▸ **Task requirements**
Go through the entries below. Copy each line in which "group" appears.

BEGIN Data provided

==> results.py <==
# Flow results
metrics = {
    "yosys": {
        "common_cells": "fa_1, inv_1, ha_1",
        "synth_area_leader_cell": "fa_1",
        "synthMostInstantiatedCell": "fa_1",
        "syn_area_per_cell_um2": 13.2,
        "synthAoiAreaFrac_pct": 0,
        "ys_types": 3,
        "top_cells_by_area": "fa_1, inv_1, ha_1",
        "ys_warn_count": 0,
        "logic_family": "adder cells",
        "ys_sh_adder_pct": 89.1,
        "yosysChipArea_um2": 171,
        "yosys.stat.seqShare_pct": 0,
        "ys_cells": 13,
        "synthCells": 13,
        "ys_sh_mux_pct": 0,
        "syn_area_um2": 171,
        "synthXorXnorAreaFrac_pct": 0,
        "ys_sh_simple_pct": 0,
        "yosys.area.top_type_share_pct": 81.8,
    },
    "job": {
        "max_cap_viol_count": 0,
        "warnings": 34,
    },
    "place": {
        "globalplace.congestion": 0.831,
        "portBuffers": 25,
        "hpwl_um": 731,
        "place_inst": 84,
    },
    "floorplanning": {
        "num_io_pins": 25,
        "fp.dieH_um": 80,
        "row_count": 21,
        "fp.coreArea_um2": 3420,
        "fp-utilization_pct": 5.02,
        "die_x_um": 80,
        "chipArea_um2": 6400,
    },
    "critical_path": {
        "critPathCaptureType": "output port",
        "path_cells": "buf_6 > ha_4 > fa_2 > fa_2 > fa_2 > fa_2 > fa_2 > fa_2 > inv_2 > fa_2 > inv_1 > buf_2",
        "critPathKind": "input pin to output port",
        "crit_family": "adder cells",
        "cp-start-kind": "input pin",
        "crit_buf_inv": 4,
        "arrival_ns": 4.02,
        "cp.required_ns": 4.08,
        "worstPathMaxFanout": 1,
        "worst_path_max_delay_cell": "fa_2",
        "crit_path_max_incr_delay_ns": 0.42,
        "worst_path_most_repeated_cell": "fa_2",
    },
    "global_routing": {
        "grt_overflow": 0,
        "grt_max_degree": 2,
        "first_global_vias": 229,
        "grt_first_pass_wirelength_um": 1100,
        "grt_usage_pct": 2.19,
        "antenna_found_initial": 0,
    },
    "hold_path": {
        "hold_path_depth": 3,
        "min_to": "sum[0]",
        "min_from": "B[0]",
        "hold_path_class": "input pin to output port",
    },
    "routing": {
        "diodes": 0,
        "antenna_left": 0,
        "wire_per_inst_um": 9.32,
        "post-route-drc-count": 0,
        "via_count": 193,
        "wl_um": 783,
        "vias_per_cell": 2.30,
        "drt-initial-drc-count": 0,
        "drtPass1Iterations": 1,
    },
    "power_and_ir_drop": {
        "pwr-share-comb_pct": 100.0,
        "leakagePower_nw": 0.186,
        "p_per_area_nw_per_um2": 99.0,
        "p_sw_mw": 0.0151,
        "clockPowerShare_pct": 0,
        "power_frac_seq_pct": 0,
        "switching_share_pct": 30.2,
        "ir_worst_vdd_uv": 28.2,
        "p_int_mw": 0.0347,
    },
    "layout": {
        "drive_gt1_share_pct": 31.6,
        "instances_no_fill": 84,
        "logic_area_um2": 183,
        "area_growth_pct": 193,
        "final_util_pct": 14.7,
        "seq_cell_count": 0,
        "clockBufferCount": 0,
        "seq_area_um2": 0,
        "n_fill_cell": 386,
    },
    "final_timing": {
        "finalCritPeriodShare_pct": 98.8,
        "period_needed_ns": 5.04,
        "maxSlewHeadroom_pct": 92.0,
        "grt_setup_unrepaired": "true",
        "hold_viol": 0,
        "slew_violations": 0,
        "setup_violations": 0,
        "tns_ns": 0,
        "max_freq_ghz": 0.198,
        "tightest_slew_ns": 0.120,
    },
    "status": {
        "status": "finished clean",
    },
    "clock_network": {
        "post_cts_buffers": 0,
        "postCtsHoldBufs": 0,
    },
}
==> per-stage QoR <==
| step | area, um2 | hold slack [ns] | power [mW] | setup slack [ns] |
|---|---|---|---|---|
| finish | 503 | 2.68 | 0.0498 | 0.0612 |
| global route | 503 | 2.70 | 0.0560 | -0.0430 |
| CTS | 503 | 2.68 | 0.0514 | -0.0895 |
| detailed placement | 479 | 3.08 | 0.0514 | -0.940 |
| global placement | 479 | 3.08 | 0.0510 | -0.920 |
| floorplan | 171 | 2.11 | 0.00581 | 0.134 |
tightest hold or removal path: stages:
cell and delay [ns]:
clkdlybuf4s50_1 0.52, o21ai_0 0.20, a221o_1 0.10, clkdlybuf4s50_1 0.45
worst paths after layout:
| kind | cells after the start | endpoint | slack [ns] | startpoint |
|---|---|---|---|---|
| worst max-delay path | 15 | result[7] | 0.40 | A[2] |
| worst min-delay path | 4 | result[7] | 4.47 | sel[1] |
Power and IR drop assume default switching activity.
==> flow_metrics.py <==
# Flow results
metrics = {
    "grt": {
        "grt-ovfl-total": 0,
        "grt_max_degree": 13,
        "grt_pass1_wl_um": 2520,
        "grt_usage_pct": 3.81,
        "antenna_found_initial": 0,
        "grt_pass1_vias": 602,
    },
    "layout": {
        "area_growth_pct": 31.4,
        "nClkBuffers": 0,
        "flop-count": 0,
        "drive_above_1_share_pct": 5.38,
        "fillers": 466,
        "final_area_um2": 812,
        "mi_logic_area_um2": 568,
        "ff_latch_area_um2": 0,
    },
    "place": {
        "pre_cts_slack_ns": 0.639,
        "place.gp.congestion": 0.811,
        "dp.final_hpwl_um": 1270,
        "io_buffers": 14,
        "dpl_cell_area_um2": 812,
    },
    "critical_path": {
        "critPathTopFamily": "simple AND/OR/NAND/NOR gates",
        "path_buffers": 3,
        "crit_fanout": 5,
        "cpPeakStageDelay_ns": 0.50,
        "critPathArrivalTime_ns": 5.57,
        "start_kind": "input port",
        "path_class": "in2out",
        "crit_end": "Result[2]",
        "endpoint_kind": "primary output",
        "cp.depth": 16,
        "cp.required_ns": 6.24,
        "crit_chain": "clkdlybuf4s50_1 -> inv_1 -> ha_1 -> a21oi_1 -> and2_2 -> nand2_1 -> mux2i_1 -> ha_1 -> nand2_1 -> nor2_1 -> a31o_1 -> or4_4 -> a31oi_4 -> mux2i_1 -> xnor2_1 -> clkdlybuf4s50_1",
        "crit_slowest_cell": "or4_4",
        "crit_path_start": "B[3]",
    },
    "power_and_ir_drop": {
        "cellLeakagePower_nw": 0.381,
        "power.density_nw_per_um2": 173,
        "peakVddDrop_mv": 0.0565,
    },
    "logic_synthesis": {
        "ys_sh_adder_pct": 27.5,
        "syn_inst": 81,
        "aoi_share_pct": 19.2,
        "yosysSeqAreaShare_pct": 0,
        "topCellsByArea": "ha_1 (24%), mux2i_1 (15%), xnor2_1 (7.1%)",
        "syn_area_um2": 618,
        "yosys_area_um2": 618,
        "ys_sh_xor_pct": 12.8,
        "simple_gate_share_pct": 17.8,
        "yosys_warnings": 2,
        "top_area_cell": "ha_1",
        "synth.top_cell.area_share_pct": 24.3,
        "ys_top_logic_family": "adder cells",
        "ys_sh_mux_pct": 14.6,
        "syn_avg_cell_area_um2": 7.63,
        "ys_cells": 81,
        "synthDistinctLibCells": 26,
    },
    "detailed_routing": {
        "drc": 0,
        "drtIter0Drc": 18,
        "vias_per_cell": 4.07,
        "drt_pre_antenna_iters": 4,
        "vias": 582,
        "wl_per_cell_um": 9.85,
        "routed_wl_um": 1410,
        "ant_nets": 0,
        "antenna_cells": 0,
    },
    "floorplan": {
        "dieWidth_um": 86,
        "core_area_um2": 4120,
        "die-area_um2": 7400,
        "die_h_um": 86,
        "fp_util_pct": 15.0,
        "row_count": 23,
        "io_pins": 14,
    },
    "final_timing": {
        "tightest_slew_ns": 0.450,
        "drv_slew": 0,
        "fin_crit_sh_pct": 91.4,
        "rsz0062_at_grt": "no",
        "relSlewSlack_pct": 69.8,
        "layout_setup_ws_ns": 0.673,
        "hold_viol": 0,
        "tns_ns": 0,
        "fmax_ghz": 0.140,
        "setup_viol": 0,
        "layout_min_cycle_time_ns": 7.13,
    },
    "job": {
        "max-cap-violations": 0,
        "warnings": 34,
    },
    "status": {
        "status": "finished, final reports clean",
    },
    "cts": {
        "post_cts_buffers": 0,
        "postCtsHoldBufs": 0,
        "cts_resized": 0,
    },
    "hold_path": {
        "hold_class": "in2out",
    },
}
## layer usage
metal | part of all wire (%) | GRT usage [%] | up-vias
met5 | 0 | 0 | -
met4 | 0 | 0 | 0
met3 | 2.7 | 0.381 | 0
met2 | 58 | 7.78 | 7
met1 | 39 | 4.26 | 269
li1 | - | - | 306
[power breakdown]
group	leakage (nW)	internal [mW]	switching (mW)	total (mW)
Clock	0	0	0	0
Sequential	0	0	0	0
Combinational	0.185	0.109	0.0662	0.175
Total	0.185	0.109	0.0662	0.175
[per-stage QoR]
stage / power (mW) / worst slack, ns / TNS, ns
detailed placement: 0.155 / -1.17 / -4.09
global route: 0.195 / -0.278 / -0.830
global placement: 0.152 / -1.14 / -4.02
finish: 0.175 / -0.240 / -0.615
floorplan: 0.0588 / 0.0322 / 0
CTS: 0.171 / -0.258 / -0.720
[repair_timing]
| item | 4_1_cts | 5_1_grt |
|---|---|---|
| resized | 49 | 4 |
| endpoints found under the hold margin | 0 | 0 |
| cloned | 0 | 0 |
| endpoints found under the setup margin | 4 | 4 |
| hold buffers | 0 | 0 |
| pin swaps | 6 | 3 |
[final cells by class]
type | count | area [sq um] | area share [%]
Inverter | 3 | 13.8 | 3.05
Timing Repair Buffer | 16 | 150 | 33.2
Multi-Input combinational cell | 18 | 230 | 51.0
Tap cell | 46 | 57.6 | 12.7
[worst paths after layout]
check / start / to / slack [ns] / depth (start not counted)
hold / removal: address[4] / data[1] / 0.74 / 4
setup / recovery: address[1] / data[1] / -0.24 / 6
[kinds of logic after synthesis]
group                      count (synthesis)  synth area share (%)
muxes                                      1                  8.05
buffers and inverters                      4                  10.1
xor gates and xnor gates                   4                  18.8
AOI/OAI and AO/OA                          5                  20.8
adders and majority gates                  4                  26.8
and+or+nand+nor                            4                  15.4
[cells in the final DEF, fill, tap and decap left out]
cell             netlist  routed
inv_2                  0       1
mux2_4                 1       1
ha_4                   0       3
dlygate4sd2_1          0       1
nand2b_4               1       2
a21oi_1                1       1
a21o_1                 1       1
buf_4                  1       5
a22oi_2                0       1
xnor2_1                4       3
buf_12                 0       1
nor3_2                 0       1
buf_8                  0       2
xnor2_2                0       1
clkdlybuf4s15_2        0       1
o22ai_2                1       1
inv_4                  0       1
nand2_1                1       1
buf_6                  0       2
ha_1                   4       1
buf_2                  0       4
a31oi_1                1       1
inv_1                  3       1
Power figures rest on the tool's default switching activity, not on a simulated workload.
**/design/flow/run.sh**
```bash
#!/bin/bash
# OpenROAD 26Q1-2900-gdf79404cd8, Yosys 0.63+post, stock flow scripts
make -C /OpenROAD-flow-scripts/flow DESIGN_CONFIG=/design/flow/config.mk WORK_HOME=/design/flow/orfs finish
```
**/design/flow/config.mk**
```make
export PLATFORM = sky130hd
export DESIGN_NAME = VGA
export DESIGN_NICKNAME = VGA
export VERILOG_FILES = /design/flow/design.v
export SDC_FILE = /design/flow/constraint.sdc
export NUM_CORES = 4
export LEC_CHECK = 1
export CORE_AREA = 10 10 111 111
export DIE_AREA = 0 0 121 121
```
**/design/flow/design.v**
```verilog
`timescale 1ns / 1ps
module VGA(
    input CLK_25MH,
    output reg [2:0] RGB,
    output reg hsync,
    output reg vsync
);
    reg [9:0] hcount;
    reg [9:0] vcount;
	always @ ( posedge CLK_25MH)
    begin
        if (hcount == 799) begin
            hcount = 0;
            if (vcount == 524) begin
                vcount = 0;
				end
            else begin
                vcount = vcount + 1;
            end
			end
        else begin
            hcount = hcount + 1;
        end
        if (vcount >= 490 && vcount < 492) begin
            vsync = 0;
        end
        else begin
            vsync = 1;
        end
        if (hcount >= 656 && hcount < 752) begin
            hsync = 0;
        end
        else begin
            hsync = 1;
        end
        if (hcount < 640 && vcount < 480) begin
            if(hcount < 80) begin
					RGB = 3'b000;
				end
				else if (hcount < 160) begin
					RGB = 3'b001;
				end
				else if (hcount < 240) begin
					RGB = 3'b010;
				end
				else if (hcount < 320) begin
					RGB = 3'b011;
				end
				else if (hcount < 400) begin
					RGB = 3'b100;
				end
				else if (hcount < 480) begin
					RGB = 3'b101;
				end
				else if (hcount < 560) begin
					RGB = 3'b110;
				end
				else begin
					RGB = 3'b111;
				end
        end
        else begin
            RGB = 3'b000;
        end
    end
endmodule
```
[flow/constraint.sdc]
current_design clk_divider

set clk_period 7.6
set clk_io_pct 0.2

create_clock -name clk0 -period $clk_period [get_ports {clk}]

set non_clock_inputs [all_inputs -no_clocks]
set_input_delay [expr $clk_period * $clk_io_pct] -clock clk0 $non_clock_inputs
set_output_delay [expr $clk_period * $clk_io_pct] -clock clk0 [all_outputs]
[flow/config.mk]
export PLATFORM = sky130hd
export DESIGN_NAME = clk_divider
export DESIGN_NICKNAME = clk_divider
export VERILOG_FILES = /design/flow/design.v
export SDC_FILE = /design/flow/constraint.sdc
export NUM_CORES = 4
export LEC_CHECK = 1
export CORE_AREA = 10 10 105 105
export DIE_AREA = 0 0 115 115
[flow/design.v]
module clk_divider(
    input clk,
    output clk_d
);
    parameter 
		limit = 12'hbaa;
	 reg [21:0] counter;
	 reg clk_buf;
	 assign clk_d = clk_buf;
    always @ (posedge clk) begin
        counter = counter + 1;
        if(counter == (limit / 2) ) begin
            clk_buf = !clk_buf;
            counter = 22'h0;
        end
    end
endmodule
[flow/run.sh]
#!/bin/bash
# OpenROAD 26Q1-2900-gdf79404cd8, Yosys 0.63+post, stock flow scripts
make -C /OpenROAD-flow-scripts/flow DESIGN_CONFIG=/design/flow/config.mk WORK_HOME=/design/flow/orfs finish
--- run.sh ---
#!/bin/bash
# OpenROAD 26Q1-2900-gdf79404cd8, Yosys 0.63+post, stock flow scripts
make -C /OpenROAD-flow-scripts/flow DESIGN_CONFIG=/design/flow/config.mk WORK_HOME=/design/flow/orfs finish
--- constraint.sdc ---
current_design sqrt

set clk_period 12.0
set clk_io_pct 0.2

create_clock -name clk0 -period $clk_period [get_ports {clk}]

set non_clock_inputs [all_inputs -no_clocks]
set_input_delay [expr $clk_period * $clk_io_pct] -clock clk0 $non_clock_inputs
set_output_delay [expr $clk_period * $clk_io_pct] -clock clk0 [all_outputs]
--- config.mk ---
export PLATFORM = sky130hd
export DESIGN_NAME = sqrt
export DESIGN_NICKNAME = sqrt
export VERILOG_FILES = /design/flow/design.v
export SDC_FILE = /design/flow/constraint.sdc
export NUM_CORES = 4
export LEC_CHECK = 1
export CORE_UTILIZATION = 40
module slide_intf(POT_LP, POT_B1, POT_B2, POT_B3, POT_HP, VOLUME,MISO,MOSI,SCLK,clk,rst_n,a2d_SS_n);
input MISO,rst_n,clk;
output reg [11:0] POT_LP, POT_B1, POT_B2, POT_B3, POT_HP, VOLUME;
output reg SCLK, MOSI, a2d_SS_n;
wire [15:0] res;  
wire [11:0] res_POT;
reg strt_cnv; 
reg [2:0]chnnl;  
reg en_lp,en_b1,en_b2,en_b3,en_hp,en_vol;  
reg cnv_cmplt; 
A2D_intf a2dint(.clk(clk),.rst_n(rst_n),.strt_cnv(strt_cnv),
	.cnv_cmplt(cnv_cmplt),.chnnl(chnnl),.res(res),
	.a2d_SS_n(a2d_SS_n), .SCLK(SCLK), .MOSI(MOSI), .MISO(MISO));
typedef enum reg{RESET,CONV}state_t;
state_t state,nxt_state;
assign res_POT = res[11:0];
always@(posedge clk) begin
if(en_lp)
	POT_LP <= res_POT;
end
always@(posedge clk) begin
if(en_b1)
	POT_B1 <= res_POT;
end
always@(posedge clk) begin
if(en_b2)
	POT_B2 <= res_POT;
end
always@(posedge clk) begin
if(en_b3)
	POT_B3 <= res_POT;
end
always@(posedge clk) begin
if(en_hp)
	POT_HP <= res_POT;
end
always@(posedge clk) begin
if(en_vol)
	VOLUME <= res_POT;
end
always@(posedge clk or negedge rst_n)
begin
   if(!rst_n) begin
	state <= RESET;
   end else begin
	state <= nxt_state;
   end
end
assign en_lp = (chnnl == 3'b000 && cnv_cmplt) ? 1'b1:1'b0; 
assign en_b1 = (chnnl == 3'b001 && cnv_cmplt) ? 1'b1:1'b0;
assign en_b2 = (chnnl == 3'b010 && cnv_cmplt) ? 1'b1:1'b0;
assign en_b3 = (chnnl == 3'b011 && cnv_cmplt) ? 1'b1:1'b0;
assign en_hp = (chnnl == 3'b100 && cnv_cmplt) ? 1'b1:1'b0;
assign en_vol = (chnnl == 3'b111 && cnv_cmplt) ? 1'b1:1'b0;
always @(posedge clk or negedge rst_n)begin
	if(!rst_n)begin
		chnnl <= 3'b000;
	end else if(cnv_cmplt) begin
		chnnl <= chnnl + 1;
		if(chnnl == 3'b100) chnnl <= 3'b111; 
	end	
end
always_comb
begin
nxt_state = RESET;
case(state)
	RESET: begin		
		strt_cnv = 1'b1;
		nxt_state = CONV;
	end
	default: 
	begin
		strt_cnv = 1'b0;
		if(cnv_cmplt) begin
			nxt_state = RESET;
		end else
			nxt_state = CONV;		
	end
endcase
end
endmodule
File: run.sh
#!/bin/bash
# OpenROAD 26Q1-2900-gdf79404cd8, Yosys 0.63+post, stock flow scripts
make -C /OpenROAD-flow-scripts/flow DESIGN_CONFIG=/design/flow/config.mk WORK_HOME=/design/flow/orfs finish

END Data provided

▸ **Written reply**
group	leakage (nW)	internal [mW]	switching (mW)	total (mW)
group                      count (synthesis)  synth area share (%)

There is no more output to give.